<file path="src/rtl/imem_uart_loader.sv">
// UART program loader for the core's instruction memory: 8N1 receiver plus a framed-image writer.
// Optional checksum byte after the image is enabled by defining IMEM_LOADER_CHECKSUM_EN.
module imem_uart_loader #(
  parameter int CLK_FREQ_HZ = 50000000,
  parameter int BAUD        = 115200,
  parameter int DEPTH_WORDS = 2048,
  parameter int TIMEOUT_CYC = 5000000
) (
  input  logic        clk_i,
  input  logic        rst_ni,
  input  logic        uart_rx_i,
  output logic        imem_we_o,
  output logic [31:0] imem_addr_o,
  output logic [31:0] imem_wdata_o,
  output logic        core_rst_no,
  output logic        busy_o,
  output logic        done_o,
  output logic        err_o
);
  localparam int CLKS_PER_BIT = CLK_FREQ_HZ / BAUD;
  localparam int HALF_BIT     = CLKS_PER_BIT / 2;
  localparam int IDX_W        = $clog2(DEPTH_WORDS) + 1;
  localparam int BCNT_W       = $clog2(CLKS_PER_BIT + 1);

  typedef enum logic [1:0] {RX_IDLE, RX_START, RX_DATA, RX_STOP} rx_state_e;
  typedef enum logic [2:0] {
    L_IDLE, L_CNT0, L_CNT1, L_DATA, L_DONE, L_ERR
`ifdef IMEM_LOADER_CHECKSUM_EN
    , L_CHK
`endif
  } ld_state_e;

  // [1:0] synchronizer stages, [2] previous synchronized value for edge detection
  logic [2:0] rx_sync_q;
  logic       rx_s_d, rx_fall_d;

  always_ff @(posedge clk_i or negedge rst_ni) begin
    if (!rst_ni) rx_sync_q <= 3'b111;
    else         rx_sync_q <= {rx_sync_q[1:0], uart_rx_i};
  end

  assign rx_s_d    = rx_sync_q[1];
  assign rx_fall_d = rx_sync_q[2] & ~rx_sync_q[1];

  rx_state_e         rx_state_q;
  logic [BCNT_W-1:0] rx_cnt_q;
  logic [2:0]        rx_bit_q;
  logic [7:0]        rx_shift_q;
  logic              byte_valid_q, frame_err_q;

  always_ff @(posedge clk_i or negedge rst_ni) begin
    if (!rst_ni) begin
      rx_state_q   <= RX_IDLE;
      rx_cnt_q     <= '0;
      rx_bit_q     <= '0;
      rx_shift_q   <= '0;
      byte_valid_q <= 1'b0;
      frame_err_q  <= 1'b0;
    end else begin
      byte_valid_q <= 1'b0;
      frame_err_q  <= 1'b0;
      case (rx_state_q)
        RX_IDLE: begin
          rx_cnt_q <= '0;
          rx_bit_q <= '0;
          if (rx_fall_d) rx_state_q <= RX_START;
        end
        RX_START: begin
          if (rx_cnt_q == BCNT_W'(HALF_BIT - 1)) begin
            rx_cnt_q   <= '0;
            rx_state_q <= rx_s_d ? RX_IDLE : RX_DATA;
          end else begin
            rx_cnt_q <= rx_cnt_q + 1'b1;
          end
        end
        RX_DATA: begin
          if (rx_cnt_q == BCNT_W'(CLKS_PER_BIT - 1)) begin
            rx_cnt_q   <= '0;
            rx_shift_q <= {rx_s_d, rx_shift_q[7:1]};
            rx_bit_q   <= rx_bit_q + 1'b1;
            if (rx_bit_q == 3'd7) rx_state_q <= RX_STOP;
          end else begin
            rx_cnt_q <= rx_cnt_q + 1'b1;
          end
        end
        RX_STOP: begin
          if (rx_cnt_q == BCNT_W'(CLKS_PER_BIT - 1)) begin
            rx_cnt_q     <= '0;
            rx_state_q   <= RX_IDLE;
            byte_valid_q <= rx_s_d;
            frame_err_q  <= ~rx_s_d;
          end else begin
            rx_cnt_q <= rx_cnt_q + 1'b1;
          end
        end
        default: rx_state_q <= RX_IDLE;
      endcase
    end
  end

  ld_state_e        ld_state_q;
  logic [7:0]       cnt_lo_q;
  logic [IDX_W-1:0] n_q, k_q;
  logic [23:0]      word_q;
  logic [1:0]       byte_idx_q;
  logic [31:0]      tmo_q;
  logic             we_q, core_rst_q, busy_q, done_q, err_q;
  logic [31:0]      addr_q, wdata_q;
  logic             ld_idle_d, tmo_hit_d;
  logic [15:0]      n16_d;
  logic [IDX_W-1:0] k_inc_d;
`ifdef IMEM_LOADER_CHECKSUM_EN
  logic [7:0]       chk_q;
`endif

  assign ld_idle_d = (ld_state_q == L_IDLE) || (ld_state_q == L_DONE) || (ld_state_q == L_ERR);
  assign tmo_hit_d = !byte_valid_q && (tmo_q == 32'(TIMEOUT_CYC - 1));
  assign n16_d     = {rx_shift_q, cnt_lo_q};
  assign k_inc_d   = k_q + 1'b1;

  always_ff @(posedge clk_i or negedge rst_ni) begin
    if (!rst_ni) begin
      ld_state_q <= L_IDLE;
      cnt_lo_q   <= '0;
      n_q        <= '0;
      k_q        <= '0;
      word_q     <= '0;
      byte_idx_q <= '0;
      tmo_q      <= '0;
      we_q       <= 1'b0;
      addr_q     <= '0;
      wdata_q    <= '0;
      core_rst_q <= 1'b0;
      busy_q     <= 1'b0;
      done_q     <= 1'b0;
      err_q      <= 1'b0;
`ifdef IMEM_LOADER_CHECKSUM_EN
      chk_q      <= '0;
`endif
    end else begin
      we_q <= 1'b0;
      if (ld_idle_d) begin
        if (byte_valid_q && rx_shift_q == 8'hA5) begin
          ld_state_q <= L_CNT0;
          k_q        <= '0;
          byte_idx_q <= '0;
          tmo_q      <= '0;
          busy_q     <= 1'b1;
          done_q     <= 1'b0;
          err_q      <= 1'b0;
          core_rst_q <= 1'b0;
`ifdef IMEM_LOADER_CHECKSUM_EN
          chk_q      <= '0;
`endif
        end
      end else if (frame_err_q || tmo_hit_d) begin
        ld_state_q <= L_ERR;
        busy_q     <= 1'b0;
        err_q      <= 1'b1;
        core_rst_q <= 1'b0;
      end else begin
        tmo_q <= byte_valid_q ? '0 : tmo_q + 1'b1;
        if (byte_valid_q) begin
          case (ld_state_q)
            L_CNT0: begin
              cnt_lo_q   <= rx_shift_q;
              ld_state_q <= L_CNT1;
            end
            L_CNT1: begin
              if (32'(n16_d) > 32'(DEPTH_WORDS)) begin
                ld_state_q <= L_ERR;
                busy_q     <= 1'b0;
                err_q      <= 1'b1;
              end else if (n16_d == 16'd0) begin
`ifdef IMEM_LOADER_CHECKSUM_EN
                ld_state_q <= L_CHK;
`else
                ld_state_q <= L_DONE;
                busy_q     <= 1'b0;
                done_q     <= 1'b1;
                core_rst_q <= 1'b1;
`endif
              end else begin
                n_q        <= IDX_W'(n16_d);
                ld_state_q <= L_DATA;
              end
            end
            L_DATA: begin
`ifdef IMEM_LOADER_CHECKSUM_EN
              chk_q <= chk_q ^ rx_shift_q;
`endif
              if (byte_idx_q == 2'd3) begin
                we_q       <= 1'b1;
                addr_q     <= 32'({k_q, 2'b00});
                wdata_q    <= {rx_shift_q, word_q};
                k_q        <= k_inc_d;
                byte_idx_q <= '0;
                if (k_inc_d == n_q) begin
`ifdef IMEM_LOADER_CHECKSUM_EN
                  ld_state_q <= L_CHK;
`else
                  ld_state_q <= L_DONE;
                  busy_q     <= 1'b0;
                  done_q     <= 1'b1;
                  core_rst_q <= 1'b1;
`endif
                end
              end else begin
                word_q[8*byte_idx_q +: 8] <= rx_shift_q;
                byte_idx_q                <= byte_idx_q + 1'b1;
              end
            end
`ifdef IMEM_LOADER_CHECKSUM_EN
            L_CHK: begin
              busy_q <= 1'b0;
              if (rx_shift_q == chk_q) begin
                ld_state_q <= L_DONE;
                done_q     <= 1'b1;
                core_rst_q <= 1'b1;
              end else begin
                ld_state_q <= L_ERR;
                err_q      <= 1'b1;
              end
            end
`endif
            default: ld_state_q <= L_ERR;
          endcase
        end
      end
    end
  end

  assign imem_we_o    = we_q;
  assign imem_addr_o  = addr_q;
  assign imem_wdata_o = wdata_q;
  assign core_rst_no  = core_rst_q;
  assign busy_o       = busy_q;
  assign done_o       = done_q;
  assign err_o        = err_q;
endmodule

</file>
<file path="config.mk">
export PLATFORM = sky130hd
export DESIGN_NAME = imem_uart_loader
export DESIGN_NICKNAME = d
export VERILOG_FILES = /design/src/rtl/imem_uart_loader.sv
export SDC_FILE = /design/constraint.sdc
export NUM_CORES = 1
export LEC_CHECK = 0
export BUFFER_PORTS_ARGS = -buffer_cell sky130_fd_sc_hd__buf_2
export CAP_MARGIN = 20
export CORE_MARGIN = 5
export CORE_UTILIZATION = 42
export DETAILED_ROUTE_END_ITERATION = 8
export GPL_TIMING_DRIVEN = 0
export SYNTH_ARGS = -nofsm -noshare
export SYNTH_HDL_FRONTEND = slang
export SYNTH_SLANG_ARGS = --single-unit
</file>
<file path="constraint.sdc">
create_clock -name clk_i -period 3.52 [get_ports clk_i]
set_input_delay 0.352 -clock clk_i [delete_from_list [all_inputs] [get_ports clk_i]]
set_output_delay 0.352 -clock clk_i [all_outputs]
set_load 0.01 [all_outputs]
</file>
==> results.sh, run 1 <==
export IMPL_numPortBuffers=51
export IMPL_routed_via_density=5.21
export IMPL_min_path_type="register to register"
export IMPL_skew_ns=0.0106
export IMPL_layout_drive_gt1_share=0.164
export IMPL_ctsRootBufferMaster="clkbuf_16"
export IMPL_num_antenna_cells=0
export IMPL_antenna_found_initial=0
export IMPL_area_growth_synth_to_final_pct=16.4
export IMPL_drt_iter0_markers=380
export IMPL_start_kind="register"
export IMPL_dr_wl_met3_microns=782
export IMPL_synth_distinct_cells=73
export IMPL_numCtsBuffers=17
export IMPL_top_layer_used="met4"
export IMPL_min_from="rx_sync_q[0]"
export IMPL_tightestPinTransition_ns=0.917
export IMPL_gp_congestion=0.874
export IMPL_drcViolationCount=0
export IMPL_leakage_nw=4.73
export IMPL_core_sq_um=20000
export IMPL_setup_viol=0
export IMPL_max_freq_ghz=0.332
export IMPL_synth_area_sq_um=8470
export IMPL_die_y_microns=152
export IMPL_rsz0062_at_grt="false"
export IMPL_critPathArrivalTime_ns=3.33
export IMPL_yosysSeqAreaShare=0.500
export IMPL_finalCritPeriodShare=0.857
export IMPL_vdd_drop_max_mv=0.311
export IMPL_clk_pin_slew_ns=0.07
export IMPL_async_reset_ff_frac=1.00
export IMPL_clk_latency_ns=0.43
export IMPL_die_w_microns=152
export IMPL_grt_pass1_wl_microns=33700
export IMPL_path_max_fanout=10
export IMPL_track_usage=0.176
export IMPL_crit_required_ns=3.84
export IMPL_synth_edf_count=0
export IMPL_synth_main_ff_cell="dfrtp_1"
export IMPL_rows=52
export IMPL_hpwl_microns=13700
export IMPL_final_nets=995
export IMPL_syn_area_per_cell_sq_um=9.57
export IMPL_synth_seq_cells=169
export IMPL_hold_slack_ns=0.359
export IMPL_r2r_slack_ns=0.50
export IMPL_vias=6575
export IMPL_synth_warnings=0
export IMPL_reg2regPathDepth=9
export IMPL_slew_headroom=0.387
export IMPL_power_density_nw_per_um2=436
export IMPL_finalHoldViolCount=0
export IMPL_netlist_instances=885
export IMPL_grt_pass1_vias=6397
export IMPL_drt_total_wl_microns=19900
export IMPL_reg2reg_from="tmo_q[0]"
export IMPL_post_route_util=0.492
export IMPL_wire_per_inst_microns=15.8
export IMPL_cp_startpoint="tmo_q[0]"
export IMPL_die_area_sq_um=23100
export IMPL_r2r_end="k_q[3]"
export IMPL_drv_cap=0
export IMPL_met2WireLength_microns=8980
export IMPL_min_period_ns=3.02
export IMPL_drt_pass1_iterations=5
export IMPL_crit_type="register to register"
export IMPL_start_util=0.423
export IMPL_cts_max_level=4
export IMPL_setup_worst_path_end="k_q[3]"
export IMPL_status="completed"
export IMPL_critPathCaptureType="register"
export IMPL_grt_overflow=0
export IMPL_grt_max_degree=105
export IMPL_ios=72
export IMPL_clock_sinks=169
export IMPL_cts_setup_buffers=0
export IMPL_clockBufferDepth=2
export IMPL_cts_tree="yes"
export IMPL_slew_viol_final=0
export IMPL_drtAntennaViolNets=0
export IMPL_met1_length_microns=9900
-- layout make-up --
cell class,instances,area [sq um]
plain buffers,66,389
flip-flops and latches,169,4230
fillers,1930,10200
multi-input cells,637,3800
well taps,270,338
inverters,32,120
repair buffers,56,328
clock inverters,13,201
clock buffers,19,453
-- sequential cells by signal (all words and copies together), names as in the netlist, 2 cells and up, named ones only --
signal and cells:
k_q 12, word_q 24, cnt_lo_q 8, n_q 12, byte_idx_q 2, rx_bit_q 3
rx_cnt_q 9, imem_addr_o 12, rx_sync_q 3, rx_shift_q 8, imem_wdata_o 32, tmo_q 32
ld_state_q 3
-- timing repair --
| action | 4_1_cts | 5_1_grt |
|---|---|---|
| gates resized for setup | 0 | 0 |
| hold buffers | 1 | 1 |
| hold endpoints to repair | 63 | 1 |
-- where the power goes --
part / internal (W) / switching, W
logic: 0.0000836 / 0.000137
registers: 0.00198 / 0.0000404
clock network: 0.00119 / 0.000868
total: 0.00326 / 0.00105
-- placed cells by master, fill, tap and decap left out, types with 5 or more instances in the layout --
cell,count
o31ai_1,8
clkbuf_1,27
a211oi_1,6
inv_1,31
nor2_1,47
buf_4,24
o211ai_1,5
clkbuf_16,17
o21ai_0,71
buf_2,59
nor3b_1,7
and2_1,7
nor4_1,10
nand3b_1,5
mux2i_1,16
or3_1,10
nand4_1,14
xnor2_1,15
and3_1,16
nand3_1,27
mux2_2,18
mux2_4,7
dfrtp_1,166
conb_1,20
a21o_1,5
nor3_1,19
ha_1,13
nand2_1,173
a21oi_1,22
or4_1,5
xor2_1,24
a22o_1,6
-- per-layer routing --
metal	up-vias	global-route usage
met5	-	0
met4	0	0.0458
met3	20	0.0336
met2	152	0.269
met1	3172	0.260
li1	3231	-
-- Yosys cell counts (6+ instances only) --
cell type / count / area share
mux2i_1: 16 / 0.019
a22o_1: 6 / 0.0062
xnor2_1: 15 / 0.016
and2_1: 7 / 0.0052
nand2_1: 173 / 0.077
nor3b_1: 7 / 0.0062
o21ai_0: 71 / 0.042
nand3_1: 27 / 0.016
dfrtp_1: 166 / 0.49
nor3_1: 19 / 0.011
nor4_1: 10 / 0.0074
mux2_4: 7 / 0.012
xor2_1: 24 / 0.025
ha_1: 13 / 0.019
and3_1: 16 / 0.012
nor2_1: 47 / 0.021
inv_1: 31 / 0.014
o31ai_1: 8 / 0.0071
buf_2: 9 / 0.0053
a211oi_1: 6 / 0.0053
mux2_2: 18 / 0.024
buf_4: 24 / 0.021
nand4_1: 14 / 0.010
or3_1: 10 / 0.0074
clkbuf_1: 27 / 0.012
a21oi_1: 22 / 0.013
-- stage by stage --
stage	instance area, sq um	total power, W	std cells	setup slack (ns)	TNS [ns]
after CTS	9840	0.00435	1259	0.513	0
after floorplan	8540	0.00220	904	1.06	0
after detailed placement	9170	0.00228	1226	0.550	0
after global placement	9140	0.00227	1225	-0.699	-113.91
final	9860	0.00430	1262	0.504	0
after global routing	9860	0.00450	1262	0.259	0
-- critical path, stage by stage (launching register included) --
cell and delay (ns):
dfrtp_1 0.39, ha_1 0.22, and3_1 0.22, nand3_1 0.18
o31ai_1 0.68, or2_2 0.22, buf_2 0.24, inv_2 0.15
clkbuf_1 0.31, a22o_1 0.28
-- worst min path at each step --
stage | to | slack (ns) | cells after the start
floorplan | asynchronous set/reset pin | 0.06 | 0
global placement | rx_sync_q[1] | 0.35 | 0
detailed placement | imem_addr_o[10] | 0.34 | 1
CTS | rx_sync_q[0] | 0.01 | 1
global route | rx_sync_q[1] | 0.36 | 0
finish | rx_sync_q[1] | 0.36 | 0
-- cell families after synthesis --
| group | Yosys count | synth area share |
|---|---|---|
| AOI/OAI and AO/OA | 154 | 0.113 |
| xor gates and xnor gates | 39 | 0.0403 |
| adders and majority gates | 13 | 0.0192 |
| buffers and inverters | 98 | 0.0601 |
| DFF | 169 | 0.500 |
| muxes | 41 | 0.0552 |
| other | 1 | 0.000443 |
| and+or+nand+nor | 370 | 0.212 |
Power figures use the tool's default switching activity.
==> run 2: changes to the inputs <==
ABC_AREA = 1   (was default)
==> run 2 against run 1 <==
Synthesized cell count increased by 17%. Clock-buffer cell count increased by 1. Fmax increased by 21%. First-iteration DRC count decreased by 4.5%. Highest routed layer unchanged. Cell area decreased by 1.6%. Via count increased by 6.3%. Flip-flop and latch count unchanged. Total power decreased by 7.3%. Sequential share of layout area increased by 0.71 points. Hold slack got worse by 0.34 ns. Combinational power increased by 4%.
==> results.sh, run 2 <==
export IMPL_synthMuxAreaShare=0
export IMPL_n_fill_cell=1985
export IMPL_synth_distinct_cells=40
export IMPL_yosysTopAreaCellShare=0.491
export IMPL_start_util=0.430
export IMPL_routed_via_density=4.97
export IMPL_grt_pass1_wl_microns=34100
export IMPL_drcViolationCount=0
export IMPL_drt_pass1_iterations=4
export IMPL_die_w_microns=152
export IMPL_slew_headroom=0.465
export IMPL_drv_cap=0
export IMPL_grt_overflow=0
export IMPL_path_cells="inv_1 > nand4_1 > nor4_1 > or2_2 > nand2_4 > buf_6 > nor2_1 > nand2_1 > o21ai_0 > a21oi_1"
export IMPL_critPathArrivalTime_ns=2.82
export IMPL_leakage_nw=4.42
export IMPL_synth_common_cells="228 x nand2_1, 166 x dfrtp_1, 125 x inv_1, 117 x o21ai_0, 94 x nor2_1"
export IMPL_synth_top_family_by_area="simple AND/OR/NAND/NOR gates"
export IMPL_die_area_sq_um=23100
export IMPL_yosysSeqAreaShare=0.501
export IMPL_synth_simple_area_share=0.255
export IMPL_ctsRootBufferMaster="clkbuf_16"
export IMPL_synthTopCellsByArea="dfrtp_1 49%, nand2_1 10%, o21ai_0 6.9%"
export IMPL_start_kind="register"
export IMPL_r2r_slack_ns=1.02
export IMPL_area_growth_synth_to_final_pct=14.8
export IMPL_clk_latency_ns=0.43
export IMPL_final_nets=1145
export IMPL_synth_main_ff_cell="dfrtp_1"
export IMPL_num_antenna_cells=0
export IMPL_power_density_nw_per_um2=411
export IMPL_cts_max_level=4
export IMPL_layout_drive_gt1_share=0.135
export IMPL_path_max_fanout=10
export IMPL_synth_area_sq_um=8450
export IMPL_synth_warnings=0
export IMPL_synth_compound_area_share=0.107
export IMPL_finalHoldViolCount=0
export IMPL_crit_required_ns=3.84
export IMPL_fin_tns_setup_ns=0
export IMPL_max_freq_ghz=0.400
export IMPL_cts_tree="yes"
export IMPL_rows=51
export IMPL_skew_ns=0.0114
export IMPL_synth_edf_count=0
export IMPL_cts_setup_buffers=0
export IMPL_crit_path_top_delay_cell="nor4_1"
export IMPL_drt_iter0_markers=363
export IMPL_post_route_util=0.494
export IMPL_setup_viol=0
export IMPL_antenna_found_initial=0
export IMPL_p_total_w=0.00399
export IMPL_finalCritPeriodShare=0.711
export IMPL_hold_slack_ns=0.0204
export IMPL_clk_pin_slew_ns=0.07
export IMPL_synth_fa_ha_area_frac=0.0192
export IMPL_numCtsBuffers=17
export IMPL_tightestPinTransition_ns=0.796
export IMPL_ios=72
export IMPL_clock_sinks=169
export IMPL_vias=6991
export IMPL_final_cell_mix="228 x nand2_1, 166 x dfrtp_1, 125 x inv_1"
export IMPL_netlist_instances=1038
export IMPL_numPortBuffers=51
export IMPL_yosysMostFrequentCell="nand2_1"
export IMPL_hpwl_microns=14700
export IMPL_drt_total_wl_microns=20100
export IMPL_gp_congestion=0.860
export IMPL_synth_top_area_cell="dfrtp_1"
export IMPL_track_usage=0.178
export IMPL_die_y_microns=152
export IMPL_grt_pass1_vias=6702
export IMPL_vdd_drop_max_mv=0.331
export IMPL_syn_area_per_cell_sq_um=8.14
export IMPL_synth_xor_area_frac=0.0187
export IMPL_rsz0062_at_grt="false"
export IMPL_status="completed"
export IMPL_async_reset_ff_frac=1.00
export IMPL_clockBufferDepth=2
export IMPL_min_period_ns=2.50
export IMPL_grt_max_degree=107
export IMPL_synth_seq_cells=169
export IMPL_core_sq_um=19700
export IMPL_min_path_type="primary input to register"
export IMPL_final_common_cell="nand2_1"
export IMPL_slew_viol_final=0
export IMPL_critPathCaptureType="register"
export IMPL_cp_slowest_stage_delay_ns=0.50
export IMPL_crit_buf_inv=2
export IMPL_drtAntennaViolNets=0
export IMPL_crit_type="register to register"
export IMPL_setup_ws_ns=1.02
export IMPL_critPathTopFamily="simple AND/OR/NAND/NOR gates"
export IMPL_pre_cts_ws_ns=1.11
export IMPL_wire_per_inst_microns=14.3
## run 2: cell count changes in the layout (fill, tap and decap cells not counted), sizes merged, moves of 16 or more
| cell | before | now |
|---|---|---|
| mux2i | 16 | 0 |
| and3 | 16 | 0 |
| clkbuf | 49 | 30 |
| mux2 | 25 | 0 |
| o21ai | 73 | 135 |
| nand3 | 27 | 68 |
| nand2 | 173 | 236 |
| inv | 38 | 139 |
| nor2 | 47 | 103 |
| nand4 | 14 | 31 |
## run 2: cell type report
cell class	count	area, sq um	area share
plain buffers	50	330	0.0340
clock inverters	12	108	0.0111
multi-input cells	705	3460	0.357
clock buffers	20	437	0.0450
repair buffers	53	303	0.0312
well taps	265	332	0.0342
inverters	133	499	0.0515
flip-flops and latches	169	4230	0.436
## run 2: path summary, 6_finish.rpt
| kind | from | to | cells after the start |
|---|---|---|---|
| setup / recovery | rx_shift_q[4] | tmo_q[9] | 10 |
| hold / removal | uart_rx_i | rx_sync_q[0] | 1 |
| setup reg to reg | rx_shift_q[4] | tmo_q[9] | 10 |
| hold reg to reg | rx_sync_q[0] | rx_sync_q[1] | 0 |
| max in group asynchronous | rst_ni | rx_sync_q[1] | 3 |
| min in group asynchronous | rst_ni | imem_wdata_o[5] | 2 |
## run 2: kinds of logic after synthesis
logic type,Yosys count
compound gates,170
flops,169
fa+ha+maj,13
other cells,1
buf+inv,183
xor+xnor,18
simple gates,484
## run 2: routing by layer
layer	part of all wire	GRT usage
met1	0.49	0.247
met2	0.46	0.286
met3	0.043	0.0429
met4	0.010	0.0407
met5	0	0
## run 2: power by group
part	switching (W)	total, W	internal (W)
clock	0.000834	0.00176	0.000927
sequential	0.0000296	0.00200	0.00197
combinational	0.000157	0.000230	0.0000732
total	0.00102	0.00399	0.00297
## run 2: per-stage QoR
stage	area (sq um)	instances
after CTS	9700	1407
after floorplan	8520	1057
after detailed placement	9150	1374
after global placement	9110	1373
final	9700	1407
after global routing	9700	1407
## run 2: what timing repair did
action / CTS / global route
hold endpoints to repair: 63 / 0
gates resized for setup: 0 / 0
hold buffers: 1 / 0
==> run 3: changes to the inputs <==
clock period = 2.2 ns   (was 3.52 ns; I/O delays follow)
==> run 3 against run 2 <==
Hold slack better by 0.30 ns. Worst setup slack worse by 0.89 ns. Register-to-register slack worse by 0.89 ns. Total power up 60%. Die area unchanged.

— EXERCISE INSTRUCTIONS —
Word for word, quote the lines from the line containing "run 3: changes" through the end of the material, both included, and nothing else.

— RESULT FOR THIS EXERCISE —
==> run 3: changes to the inputs <==
clock period = 2.2 ns   (was 3.52 ns; I/O delays follow)
==> run 3 against run 2 <==
Hold slack better by 0.30 ns. Worst setup slack worse by 0.89 ns. Register-to-register slack worse by 0.89 ns. Total power up 60%. Die area unchanged.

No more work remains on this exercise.